11 Interlude: Most Frequent Words

In this interlude we will develop a program that reads a text and prints the most frequent words in that text. As in the previous interlude, the program here is quite simple, but it uses some more advanced features, such as iterators and anonymous functions.

The main data structure of our program is a table that maps each word found in the text to its frequency counter. With this data structure, the program has three main tasks:

Read the text, counting the number of occurrences of each word.
Sort the list of words in descending order of frequencies.
Print the first n entries in the sorted list.

To read the text, we can iterate over all its lines and, for each line, we iterate over all its words. For each word that we read, we increment its respective counter:

      local counter = {}
      
      for line in io.lines() do
        for word in string.gmatch(line, "%w+") do
          counter[word] = (counter[word] or 0) + 1
        end
      end

Here, we describe a “word” using the pattern ’%w+’, that is, one or more alphanumeric characters.

The next step is to sort the list of words.
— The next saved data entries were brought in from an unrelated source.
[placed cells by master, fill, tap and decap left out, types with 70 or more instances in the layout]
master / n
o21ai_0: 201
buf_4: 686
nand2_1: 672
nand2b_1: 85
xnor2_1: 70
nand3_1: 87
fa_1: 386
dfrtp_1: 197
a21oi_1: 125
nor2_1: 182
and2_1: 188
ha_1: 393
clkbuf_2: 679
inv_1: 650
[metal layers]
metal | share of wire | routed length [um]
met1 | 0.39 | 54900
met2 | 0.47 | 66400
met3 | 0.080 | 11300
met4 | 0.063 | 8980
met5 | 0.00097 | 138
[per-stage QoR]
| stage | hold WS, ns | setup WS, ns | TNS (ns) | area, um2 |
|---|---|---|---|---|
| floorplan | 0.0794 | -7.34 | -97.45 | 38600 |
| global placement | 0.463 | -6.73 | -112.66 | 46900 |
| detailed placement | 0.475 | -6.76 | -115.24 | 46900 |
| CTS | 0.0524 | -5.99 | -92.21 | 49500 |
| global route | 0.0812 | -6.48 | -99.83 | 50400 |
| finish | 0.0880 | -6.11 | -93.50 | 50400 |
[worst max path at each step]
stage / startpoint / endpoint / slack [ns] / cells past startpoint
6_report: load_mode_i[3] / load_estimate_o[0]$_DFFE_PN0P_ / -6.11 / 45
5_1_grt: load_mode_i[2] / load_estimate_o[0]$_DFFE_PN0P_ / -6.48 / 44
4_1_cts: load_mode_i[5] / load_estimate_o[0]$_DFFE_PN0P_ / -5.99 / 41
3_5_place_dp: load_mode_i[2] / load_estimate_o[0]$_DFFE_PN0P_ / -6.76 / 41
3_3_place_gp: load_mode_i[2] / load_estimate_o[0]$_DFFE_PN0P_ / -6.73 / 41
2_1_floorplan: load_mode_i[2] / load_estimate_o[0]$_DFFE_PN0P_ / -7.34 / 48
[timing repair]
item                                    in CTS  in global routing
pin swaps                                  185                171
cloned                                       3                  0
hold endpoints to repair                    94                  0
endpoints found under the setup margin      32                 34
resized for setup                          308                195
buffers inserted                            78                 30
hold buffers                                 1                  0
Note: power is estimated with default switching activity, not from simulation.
<file path="src/lbp_pkg.sv">
// constants for the led channel blink and dimming timing block
package lbp_pkg;

    // ------------------------------------------------------------
    // register map
    // ------------------------------------------------------------
    localparam logic [7:0] SEG_FOUR_OFFSET    = 8'h53;
    localparam logic [7:0] SEQ_PERIOD_OFFSET  = 8'h54;
    localparam logic [7:0] ON_DUTY_OFFSET     = 8'h55;
    localparam logic [7:0] ON_DURATION_OFFSET = 8'h56;
    localparam logic [7:0] BLINK_CTRL_OFFSET  = 8'h60;
    localparam logic [7:0] BLINK_STAT_OFFSET  = 8'h61;

    // ------------------------------------------------------------
    // field layout and reset values
    // ------------------------------------------------------------
    localparam int          STEPS7_W        = 7;
    localparam int          STEPS5_W        = 5;
    localparam int          DUTY_W          = 5;
    localparam logic [7:0]  SEG_FOUR_MASK   = 8'h7F;
    localparam logic [7:0]  SEQ_PERIOD_MASK = 8'h7F;
    localparam logic [7:0]  ON_DUTY_MASK    = 8'h1F;
    localparam logic [7:0]  ON_DUR_MASK     = 8'h1F;
    localparam logic [7:0]  CTRL_MASK       = 8'h01;
    localparam logic [7:0]  REG_RESET       = 8'h00;
    localparam int          ENABLE_BIT      = 0;

    // ------------------------------------------------------------
    // timing
    // ------------------------------------------------------------
    localparam int CLK_HZ           = 40_000_000;
    localparam int STEP_MS          = 64;
    localparam int PWM_PERIOD_US    = 8000;
    localparam int PWM_SLOTS        = 32;
    localparam int SLOT_CYCLES      = (CLK_HZ / 1_000_000) * PWM_PERIOD_US / PWM_SLOTS;
    localparam int PERIODS_PER_STEP = STEP_MS * 1000 / PWM_PERIOD_US;

    // ------------------------------------------------------------
    // blink sequence phases
    // ------------------------------------------------------------
    typedef enum logic [1:0]
    {
        PH_IDLE   = 2'b00,
        PH_ON     = 2'b01,
        PH_SEG4   = 2'b10,
        PH_PERIOD = 2'b11
    } lbp_phase_t;

endpackage : lbp_pkg

</file>
<file path="src/lbp_pwm.sv">
// on-signal pwm with 32 slots per period
`timescale 1ns/1ps
module lbp_pwm #(
    parameter int SLOT_CYCLES = lbp_pkg::SLOT_CYCLES
) (
    // clock and reset
    input  wire logic                      core_clk_i,
    input  wire logic                      reset_i,
    // duty
    input  wire logic [lbp_pkg::DUTY_W-1:0] duty_code_i,
    // outputs
    output logic                           channel_pwm_o,
    output logic                           period_tick_o
);

    localparam int CNT_W = (SLOT_CYCLES > 1) ? $clog2(SLOT_CYCLES) : 1;

    initial
    begin
        if (SLOT_CYCLES < 1)
            $error("lbp_pwm: SLOT_CYCLES must be at least 1");
    end

    logic [CNT_W-1:0]          cyc_cnt;
    logic [CNT_W-1:0]          next_cyc_cnt;
    logic [4:0]                slot;
    logic [4:0]                next_slot;
    logic [4:0]                duty_held;
    logic [4:0]                next_duty_held;
    logic                      next_channel_pwm;
    logic                      next_period_tick;
    logic                      slot_end;

    // ------------------------------------------------------------
    // slot divider and compare
    // ------------------------------------------------------------
    always_comb
    begin
        slot_end         = (cyc_cnt == CNT_W'(SLOT_CYCLES - 1));
        next_cyc_cnt     = slot_end ? '0 : cyc_cnt + 1'b1;
        next_slot        = slot;
        next_duty_held   = duty_held;
        next_period_tick = 1'b0;
        if (slot_end)
        begin
            next_slot = slot + 1'b1;
            if (slot == 5'h1F)
            begin
                // duty taken only at period start, no runt pulses
                next_duty_held   = duty_code_i;
                next_period_tick = 1'b1;
            end
        end
        // high for (duty + 1) of 32 slots
        next_channel_pwm = (next_slot <= next_duty_held);
    end

    always_ff @(posedge core_clk_i)
    begin
        if (reset_i)
        begin
            cyc_cnt       <= '0;
            slot          <= 5'h00;
            duty_held     <= 5'h00;
            channel_pwm_o <= 1'b0;
            period_tick_o <= 1'b0;
        end
        else
        begin
            cyc_cnt       <= next_cyc_cnt;
            slot          <= next_slot;
            duty_held     <= next_duty_held;
            channel_pwm_o <= next_channel_pwm;
            period_tick_o <= next_period_tick;
        end
    end

endmodule : lbp_pwm

</file>
<file path="src/lbp_blink_timing.sv">
// blink sequence timing and on-signal dimming for one led channel
//
// Local design decision: the address-and-strobe port.
`timescale 1ns/1ps
// How it works
// fourth segment lasts field times 64 ms
// period segment lasts field times 64 ms
// on-signal pwm, (duty+1)/32 of 8 ms
// duty zero gives 250 us high
// duty all ones keeps on-signal high
// on-time lasts field times 64 ms
// all four registers clear on reset
// reserved bits read zero, writes ignored
module lbp_blink_timing #(
    parameter int SLOT_CYCLES = lbp_pkg::SLOT_CYCLES
) (
    // clock and reset
    input  wire logic       core_clk_i,
    input  wire logic       reset_i,
    // register port
    input  wire logic [7:0] reg_addr_i,
    input  wire logic [7:0] reg_wdata_i,
    input  wire logic       reg_wr_i,
    input  wire logic       reg_rd_i,
    output logic      [7:0] reg_rdata_o,
    // channel outputs
    output logic            channel_on_signal_o,
    output logic      [1:0] blink_phase_o
);

    initial
    begin
        if (lbp_pkg::PERIODS_PER_STEP < 1)
            $error("lbp_blink_timing: step shorter than pwm period");
    end

    localparam int STEP_CNT_W = (lbp_pkg::PERIODS_PER_STEP > 1) ? $clog2(lbp_pkg::PERIODS_PER_STEP) : 1;

    // ------------------------------------------------------------
    // registers
    // ------------------------------------------------------------
    logic [7:0]                segment_four_length;
    logic [7:0]                sequence_period_length;
    logic [7:0]                on_signal_duty;
    logic [7:0]                blink_on_duration;
    logic [7:0]                blink_ctrl;
    logic [7:0]                next_segment_four_length;
    logic [7:0]                next_sequence_period_length;
    logic [7:0]                next_on_signal_duty;
    logic [7:0]                next_blink_on_duration;
    logic [7:0]                next_blink_ctrl;
    logic [7:0]                next_reg_rdata;

    logic [6:0]                segment_four_steps;
    logic [6:0]                period_segment_steps;
    logic [4:0]                duty_code;
    logic [4:0]                on_duration_steps;
    logic                      enable;

    lbp_pkg::lbp_phase_t       phase;
    lbp_pkg::lbp_phase_t       next_phase;
    logic [6:0]                remain;
    logic [6:0]                next_remain;
    logic [STEP_CNT_W-1:0]     step_cnt;
    logic [STEP_CNT_W-1:0]     next_step_cnt;
    logic                      step_tick;
    logic                      channel_pwm;
    logic                      period_tick;
    logic                      next_channel_on;

    assign segment_four_steps   = segment_four_length[6:0];
    assign period_segment_steps = sequence_period_length[6:0];
    assign duty_code            = on_signal_duty[4:0];
    assign on_duration_steps    = blink_on_duration[4:0];
    assign enable               = blink_ctrl[lbp_pkg::ENABLE_BIT];

    // length in 64 ms steps of the phase being entered
    function automatic logic [6:0] phase_length(input lbp_pkg::lbp_phase_t ph,
                                                input logic [4:0] on_steps,
                                                input logic [6:0] seg4_steps,
                                                input logic [6:0] per_steps);
        logic [6:0] len;
        len = 7'h00;
        unique case (ph)
            lbp_pkg::PH_IDLE:   len = 7'h00;
            lbp_pkg::PH_ON:     len = {2'b00, on_steps};
            lbp_pkg::PH_SEG4:   len = seg4_steps;
            lbp_pkg::PH_PERIOD: len = per_steps;
        endcase
        return len;
    endfunction : phase_length

    // ------------------------------------------------------------
    // register file
    // ------------------------------------------------------------
    always_comb
    begin
        next_segment_four_length    = segment_four_length;
        next_sequence_period_length = sequence_period_length;
        next_on_signal_duty         = on_signal_duty;
        next_blink_on_duration      = blink_on_duration;
        next_blink_ctrl             = blink_ctrl;
        if (reg_wr_i)
        begin
            unique case (reg_addr_i)
                lbp_pkg::SEG_FOUR_OFFSET:    next_segment_four_length    = reg_wdata_i & lbp_pkg::SEG_FOUR_MASK;
                lbp_pkg::SEQ_PERIOD_OFFSET:  next_sequence_period_length = reg_wdata_i & lbp_pkg::SEQ_PERIOD_MASK;
                lbp_pkg::ON_DUTY_OFFSET:     next_on_signal_duty         = reg_wdata_i & lbp_pkg::ON_DUTY_MASK;
                lbp_pkg::ON_DURATION_OFFSET: next_blink_on_duration      = reg_wdata_i & lbp_pkg::ON_DUR_MASK;
                lbp_pkg::BLINK_CTRL_OFFSET:  next_blink_ctrl             = reg_wdata_i & lbp_pkg::CTRL_MASK;
                default:                     next_blink_ctrl             = blink_ctrl;
            endcase
        end
        next_reg_rdata = 8'h00;
        if (reg_rd_i)
        begin
            unique case (reg_addr_i)
                lbp_pkg::SEG_FOUR_OFFSET:    next_reg_rdata = segment_four_length;
                lbp_pkg::SEQ_PERIOD_OFFSET:  next_reg_rdata = sequence_period_length;
                lbp_pkg::ON_DUTY_OFFSET:     next_reg_rdata = on_signal_duty;
                lbp_pkg::ON_DURATION_OFFSET: next_reg_rdata = blink_on_duration;
                lbp_pkg::BLINK_CTRL_OFFSET:  next_reg_rdata = blink_ctrl;
                lbp_pkg::BLINK_STAT_OFFSET:  next_reg_rdata = {5'h00, channel_on_signal_o, phase};
                default:                     next_reg_rdata = 8'h00;
            endcase
        end
    end

    always_ff @(posedge core_clk_i)
    begin
        if (reset_i)
        begin
            segment_four_length    <= lbp_pkg::REG_RESET;
            sequence_period_length <= lbp_pkg::REG_RESET;
            on_signal_duty         <= lbp_pkg::REG_RESET;
            blink_on_duration      <= lbp_pkg::REG_RESET;
            blink_ctrl             <= lbp_pkg::REG_RESET;
            reg_rdata_o            <= 8'h00;
        end
        else
        begin
            segment_four_length    <= next_segment_four_length;
            sequence_period_length <= next_sequence_period_length;
            on_signal_duty         <= next_on_signal_duty;
            blink_on_duration      <= next_blink_on_duration;
            blink_ctrl             <= next_blink_ctrl;
            reg_rdata_o            <= next_reg_rdata;
        end
    end

    // ------------------------------------------------------------
    // pwm and 64 ms step divider
    // ------------------------------------------------------------
    lbp_pwm #(
        .SLOT_CYCLES (SLOT_CYCLES)
    ) u_pwm (
        .core_clk_i    (core_clk_i),
        .reset_i       (reset_i),
        .duty_code_i   (duty_code),
        .channel_pwm_o (channel_pwm),
        .period_tick_o (period_tick)
    );

    // ------------------------------------------------------------
    // blink sequence
    // ------------------------------------------------------------
    always_comb
    begin
        step_tick     = period_tick && (step_cnt == STEP_CNT_W'(lbp_pkg::PERIODS_PER_STEP - 1));
        next_step_cnt = step_cnt;
        if (period_tick)
            next_step_cnt = step_tick ? '0 : step_cnt + 1'b1;
        next_phase  = phase;
        next_remain = remain;
        if (!enable)
        begin
            next_phase  = lbp_pkg::PH_IDLE;
            next_remain = 7'h00;
        end
        else
        begin
            unique case (phase)
                lbp_pkg::PH_IDLE:   next_phase = lbp_pkg::PH_ON;
                lbp_pkg::PH_ON:     next_phase = (remain == 7'h00) ? lbp_pkg::PH_SEG4 : phase;
                lbp_pkg::PH_SEG4:   next_phase = (remain == 7'h00) ? lbp_pkg::PH_PERIOD : phase;
                lbp_pkg::PH_PERIOD: next_phase = (remain == 7'h00) ? lbp_pkg::PH_ON : phase;
            endcase
            if (next_phase != phase)
                next_remain = phase_length(next_phase, on_duration_steps,
                                           segment_four_steps, period_segment_steps);
            else if (step_tick)
                next_remain = remain - 1'b1;
        end
        next_channel_on = (next_phase == lbp_pkg::PH_ON) && channel_pwm;
    end

    always_ff @(posedge core_clk_i)
    begin
        if (reset_i)
        begin
            phase               <= lbp_pkg::PH_IDLE;
            remain              <= 7'h00;
            step_cnt            <= '0;
            channel_on_signal_o <= 1'b0;
        end
        else
        begin
            phase               <= next_phase;
            remain              <= next_remain;
            step_cnt            <= next_step_cnt;
            channel_on_signal_o <= next_channel_on;
        end
    end

    assign blink_phase_o = phase;

endmodule : lbp_blink_timing

</file>
<file path="config.mk">
export PLATFORM = sky130hd
export DESIGN_NAME = lbp_blink_timing
export DESIGN_NICKNAME = d
export VERILOG_FILES = /design/src/lbp_pkg.sv /design/src/lbp_pwm.sv /design/src/lbp_blink_timing.sv
export SDC_FILE = /design/constraint.sdc
export NUM_CORES = 1
export LEC_CHECK = 0
export BUFFER_PORTS_ARGS = -buffer_cell sky130_fd_sc_hd__clkbuf_2
export CORE_MARGIN = 4
export CORE_UTILIZATION = 50
export DETAILED_ROUTE_END_ITERATION = 10
export HOLD_SLACK_MARGIN = 0.12
export PLACE_DENSITY = 0.71
export SLEW_MARGIN = 25
export SYNTH_ARGS = -nofsm -noshare
export SYNTH_HDL_FRONTEND = slang
export SYNTH_SLANG_ARGS = --single-unit
</file>
<file path="constraint.sdc">
create_clock -name core_clk_i -period 2.95 [get_ports core_clk_i]
set_input_delay 0.4425 -clock core_clk_i [delete_from_list [all_inputs] [get_ports core_clk_i]]
set_output_delay 0.4425 -clock core_clk_i [all_outputs]
set_load 0.02 [all_outputs]
</file>
==> results.tsv, run 1 <==
metric	value	unit
timing.final.max_slew_violations	0	
num_vias	2872	
worst_ep_required_time	3.23	ns
drt.antenna.violating_nets	0	
gp_congestion	0.839	
tritoncts_num_sinks	71	
ctsResizeCount	0	
avgSynthCellArea	8.62	sq um
number_of_filler_cells_placed_in_the_layout	556	
grt_pass1_vias	2513	
asyncSetResetFlopFracSynth	0	%
timing.critical_path.slowest_stage_cell	sky130_fd_sc_hd__or4_1	
die-area	0.00825	sq mm
dieWidth	90.8	microns
globalRouteTotalUtil	18.9	%
rrSetupSlack	0.32	ns
worstSkewPairLatency	0.35	ns
post-route-period-util	89.2	%
die_height	90.8	microns
min_period	2.63	ns
hold_buffers	0	
syn-instance-count	398	
power.static_leakage	0.00155	uW
postLayoutSetupSlackWorst	0.319	ns
design.final.nets	452	
number_of_antenna_cells_inserted	0	
result_of_the_run	finished clean	
wire_per_inst	15.0	microns
worst_hold_path.endpoint	reg_rdata_o[0]$_SDFF_PP0_	
clk_pin_slew	0.07	ns
drtIter0Drc	181	
drt_pre_antenna_iters	5	
overflow	0	
synth.yosys.warnings	0	
largest_net_degree_at_the_start_of_global_routing	46	
num_rows	29	
boundaryPins	31	
postSynthRegisterBits	71	
timing.critical_path.cells	or4b_4, or4_1, nand2_1, nand2_1, ha_1, nor2b_1, o21a_1, o21ai_0, a21oi_1, nor2_1	
grt_antenna_before_repair	0	
post-layout-total-power	2090	uW
vias_per_cell	5.71	
timing.critical_path.slowest_cell_delay	0.60	ns
h-tree-depth	3	
io_buffers	28	
synth_seq_area_share	41.4	%
r2r_end	u_pwm.channel_pwm_o$_SDFF_PP0_	
timing_worst_setup_path_type	flop to flop	
areaGrowthSynthToFinish	13.3	%
clockBufferDepth	2	
setup_repair_after_global_routing_missed_its_margin	no	
timing_worst_slew_pin_value	0.563	ns
grt_first_pass_wirelength	12500	microns
hold_depth	3	
cts_buffers	9	
vdd_ir_drop_max	0.000370	V
timing.critical_path.from_type	flop	
clk_root_buffer_cell	sky130_fd_sc_hd__clkbuf_8	
core-area	0.00649	sq mm
ys_dominant_reg_cell	sky130_fd_sc_hd__dfxtp_1	
maxSlewHeadroom	62.3	%
power-per-cell-area	537	mW/mm^2
max_cap_viol_count	0	
pre_cts_ws	0.359	ns
hpwlAfterDp	5360	microns
cp-end-kind	flop	
drcViolationCount	0	
cts_post_setup_buffers_inserted	0	
final-hold-violation-count	0	
path_max_fanout	4	
wirelength	7530	microns
cts_tree	yes	
syn-cell-area	0.00343	sq mm
initial_utilization	52.8	%
worstHoldStart	reg_rd_i	
totalNegativeSetupSlack	0	ns
synth_enable_flop_cells	0	
critPathMostFrequentCell	sky130_fd_sc_hd__nand2_1	
yosys.cell_types.count	56	
skew	0.0106	ns
timing.hold.worst.class	primary input to flop	
r2r_start	u_pwm.cyc_cnt[7]$_SDFF_PP0_	
setup-violations-final	0	
fraction_of_final_layout_cells_sized_beyond_drive_strength_1	12.7	%
mappedNetlistNets	429	
max_freq	380	MHz
crit_path_dat	2.91	ns
r2r.worst_path.cells	10	
cells by family (layout without fill, tap and decap cells):
group	Yosys count	count (layout)	synth area share, %
other	1	1	0.109
adders and majority gates	11	11	4.01
DFF	71	71	41.4
AOI/OAI and AO/OA	59	59	11.2
xor gates and xnor gates	19	19	4.85
buffers and inverters	28	56	3.25
and+or+nand+nor	180	180	26.5
muxes	29	29	8.65
cell usage after synthesis, types with 10 or more instances:
cell                       count  area, sq um
sky130_fd_sc_hd__mux2i_1      27          270
sky130_fd_sc_hd__nor2b_1      10         62.6
sky130_fd_sc_hd__a21oi_1      20          100
sky130_fd_sc_hd__ha_1         11          138
sky130_fd_sc_hd__dfxtp_1      71         1420
sky130_fd_sc_hd__nand3_1      17         85.1
sky130_fd_sc_hd__nand2_1      43          161
sky130_fd_sc_hd__xnor2_1      12          105
sky130_fd_sc_hd__inv_1        10         37.5
sky130_fd_sc_hd__clkbuf_1     13         48.8
sky130_fd_sc_hd__o21ai_0      10         50.1
sky130_fd_sc_hd__nor2_1       59          221
worst max-delay path, delay by kind of cell (launching register included):
family,cells,cell delay (ns)
adders and majority gates,1,0.28
DFF,1,0.34
AOI/OAI and AO/OA,3,0.38
and+or+nand+nor,6,1.57
routing by layer:
metal,vias to the layer above,track usage (%),wire length [microns]
li1,1441,-,-
met1,1347,25.9,3570
met2,80,27.7,3490
met3,4,7.67,433
met4,0,4.40,34
met5,-,0,0
report_power, final:
group,switching [uW],internal [uW],total [uW]
sequential,4.04,963,967
clock,362,693,1060
combinational,43.3,20.5,63.8
total,409,1680,2090
worst max path at each step:
stage	startpoint	end	slack, ns	cells after the start
global route	u_pwm.cyc_cnt[7]$_SDFF_PP0_	u_pwm.channel_pwm_o$_SDFF_PP0_	0.17	10
global placement	u_pwm.cyc_cnt[7]$_SDFF_PP0_	u_pwm.channel_pwm_o$_SDFF_PP0_	0.38	10
finish	u_pwm.cyc_cnt[7]$_SDFF_PP0_	u_pwm.channel_pwm_o$_SDFF_PP0_	0.32	10
detailed placement	u_pwm.cyc_cnt[7]$_SDFF_PP0_	u_pwm.channel_pwm_o$_SDFF_PP0_	0.36	10
CTS	u_pwm.cyc_cnt[7]$_SDFF_PP0_	u_pwm.channel_pwm_o$_SDFF_PP0_	0.31	10
floorplan	u_pwm.cyc_cnt[7]$_SDFF_PP0_	u_pwm.channel_pwm_o$_SDFF_PP0_	0.45	10
layout by cell type, fill, tap and decap left out, types with 3 or more instances in the layout:
cell type,netlist,routed
sky130_fd_sc_hd__nor2b_1,10,10
sky130_fd_sc_hd__or3_1,7,7
sky130_fd_sc_hd__xor2_1,7,7
sky130_fd_sc_hd__a211oi_1,3,3
sky130_fd_sc_hd__nand4_1,5,5
sky130_fd_sc_hd__ha_1,11,11
sky130_fd_sc_hd__and3_1,7,7
sky130_fd_sc_hd__clkbuf_2,0,28
sky130_fd_sc_hd__a21oi_1,20,20
sky130_fd_sc_hd__a221oi_1,3,3
sky130_fd_sc_hd__a31oi_1,4,4
sky130_fd_sc_hd__clkbuf_8,0,11
sky130_fd_sc_hd__nor2_1,59,59
sky130_fd_sc_hd__xnor2_1,12,12
sky130_fd_sc_hd__nand3_1,17,17
sky130_fd_sc_hd__o21ai_0,10,10
sky130_fd_sc_hd__dfxtp_1,71,71
sky130_fd_sc_hd__o221ai_1,3,3
sky130_fd_sc_hd__inv_1,10,10
sky130_fd_sc_hd__nor3_1,7,7
sky130_fd_sc_hd__bufinv_16,0,4
sky130_fd_sc_hd__nand2b_1,3,3
sky130_fd_sc_hd__mux2i_1,27,27
sky130_fd_sc_hd__nand3b_1,4,4
sky130_fd_sc_hd__nand2_1,43,43
stage by stage:
stage          hold WS (ns)  cells  area, sq um  util [%]
2_1_floorplan         0.430    398         3430         -
3_3_place_gp          0.444    487         3610      55.5
3_5_place_dp          0.450    487         3610      55.5
4_1_cts               0.315    503         3890      59.8
5_1_grt               0.335    503         3890      59.8
6_report              0.332    503         3890      59.8
sequential cells by signal, summed over array words and instances (netlist names):
name                    flops
blink_phase_o               2
u_pwm.cyc_cnt              14
u_pwm.slot                  5
remain                      7
u_pwm.duty_held             5
reg_rdata_o                 7
u_pwm.period_tick_o         1
segment_four_length         7
sequence_period_length      7
on_signal_duty              5
step_cnt                    3
u_pwm.channel_pwm_o         1
blink_on_duration           5
blink_ctrl                  1
channel_on_signal_o         1
final cells by class:
type                            count  area, sq um  share of cell area [%]
Inverter                           10         37.5                   0.966
Multi-Input combinational cell    299         1900                    48.8
Timing Repair Buffer               30          155                    3.99
Clock buffer                       11          151                    3.90
Clock inverter                      5          128                    3.28
Sequential cell                    71         1420                    36.6
Tap cell                           77         96.3                    2.48
Note: power is estimated with default switching activity, not from simulation.
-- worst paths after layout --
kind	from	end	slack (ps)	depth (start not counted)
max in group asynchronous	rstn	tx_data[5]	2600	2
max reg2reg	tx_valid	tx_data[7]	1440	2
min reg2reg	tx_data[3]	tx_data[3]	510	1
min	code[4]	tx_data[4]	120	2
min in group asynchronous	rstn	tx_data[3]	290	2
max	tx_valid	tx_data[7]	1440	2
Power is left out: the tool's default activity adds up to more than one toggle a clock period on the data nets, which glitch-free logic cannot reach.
--- src/dpm_pkg.sv ---
package dpm_pkg;

   localparam int unsigned ADDR_W    = 3;
   localparam int unsigned DATA_W    = 5;
   localparam int unsigned NUM_REGS  = 5;
   localparam int unsigned CNT_W     = 4;

   localparam logic [2:0] ADDR_MODE   = 3'h0;
   localparam logic [2:0] ADDR_MULT   = 3'h1;
   localparam logic [2:0] ADDR_DIV1   = 3'h2;
   localparam logic [2:0] ADDR_DIV2   = 3'h3;
   localparam logic [2:0] ADDR_OUTEN  = 3'h4;

   localparam logic [4:0] REG_RESET   = 5'h00;
   localparam logic [4:0] DIV2_FRAC   = 5'h1f;

   localparam int unsigned BIT_PLL_EN   = 0;
   localparam int unsigned MODE_LSB     = 1;
   localparam int unsigned MODE_MSB     = 4;
   localparam int unsigned OE_FRAME     = 4;
   localparam int unsigned OE_FIRST     = 3;
   localparam int unsigned OE_SECOND    = 2;
   localparam int unsigned LOCK_MSB     = 1;
   localparam int unsigned LOCK_LSB     = 0;

   localparam logic [3:0] MODE_REV_56   = 4'h3;
   localparam logic [3:0] MODE_REV_64   = 4'h7;
   localparam logic [3:0] MODE_E1_T1    = 4'h8;
   localparam logic [3:0] MODE_FR_56_TE = 4'h9;
   localparam logic [3:0] MODE_FR_56_TT = 4'ha;
   localparam logic [3:0] MODE_FR_64_ET = 4'hb;
   localparam logic [3:0] MODE_FR_64_EE = 4'hc;

   localparam logic [1:0] LOCK_BOTH  = 2'h0;
   localparam logic [1:0] LOCK_PLL2  = 2'h1;
   localparam logic [1:0] LOCK_PLL1  = 2'h2;
   localparam logic [1:0] LOCK_OFF   = 2'h3;

   localparam logic [3:0] HDR_BITS   = 4'h4;
   localparam logic [3:0] FRAME_BITS = 4'h9;
   localparam logic [3:0] CNT_OVER   = 4'ha;

   typedef enum logic [1:0] {
      CLASS_UNSUPPORTED,
      CLASS_REVERSE,
      CLASS_FRACTIONAL,
      CLASS_E1_TO_T1
   } dpm_class_type;

   typedef enum logic [1:0] {
      REF_NONE,
      REF_56K,
      REF_64K,
      REF_E1
   } dpm_ref_type;

   typedef enum logic [1:0] {
      FREQ_NONE,
      FREQ_T1,
      FREQ_E1
   } dpm_freq_type;

endpackage : dpm_pkg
However, as the attentive reader may have noticed already, we do not have a list of words to sort! Nevertheless, it is easy to create one, using the words that appear as keys in table counter:

      local words = {}    -- list of all words found in the text
      
      for w in pairs(counter) do
        words[#words + 1] = w
      end

Once we have the list, we can sort it using table.sort:

      table.sort(words, function (w1, w2)
        return counter[w1] > counter[w2] or
               counter[w1] == counter[w2] and w1 < w2
      end)

Remember that the order function must return true when w1 must come before w2 in the result. Words with larger counters come first; words with equal counters come in alphabetical order.

Figure 11.1, “Word-frequency program” presents the complete program.

Figure 11.1. Word-frequency program

      local counter = {}
      
      for line in io.lines() do
        for word in string.gmatch(line, "%w+") do
          counter[word] = (counter[word] or 0) + 1
        end
      end
      
      local words = {}    -- list of all words found in the text
      
      for w in pairs(counter) do
        words[#words + 1] = w
      end
      
      table.sort(words, function (w1, w2)
        return counter[w1] > counter[w2] or
               counter[w1] == counter[w2] and w1 < w2
      end)
      
      -- number of words to print
      local n = math.min(tonumber(arg[1]) or math.huge, #words)
      
      for i = 1, n do
        io.write(words[i], "\t", counter[words[i]], "\n")
      end

The last loop prints the result, which is the first n words and their respective counters. The program assumes that its first argument is the number of words to be printed; by default, it prints all words if no argument is given.

As an example, we show the result of applying this program over this book:

      $ lua wordcount.lua 10 < book.of
      the	5996
      a	3942
      to	2560
      is	1907
      of	1898
      in	1674
      we	1496
      function	1478
      and	1424
      x	1266

Exercises

Exercise 11.1: When we apply the word-frequency program to a text, usually the most frequent words are uninteresting small words like articles and prepositions. Change the program so that it ignores words with less than four letters.

Exercise 11.2: Repeat the previous exercise but, instead of using length as the criterion for ignoring a word, the program should read from a text file a list of words to be ignored.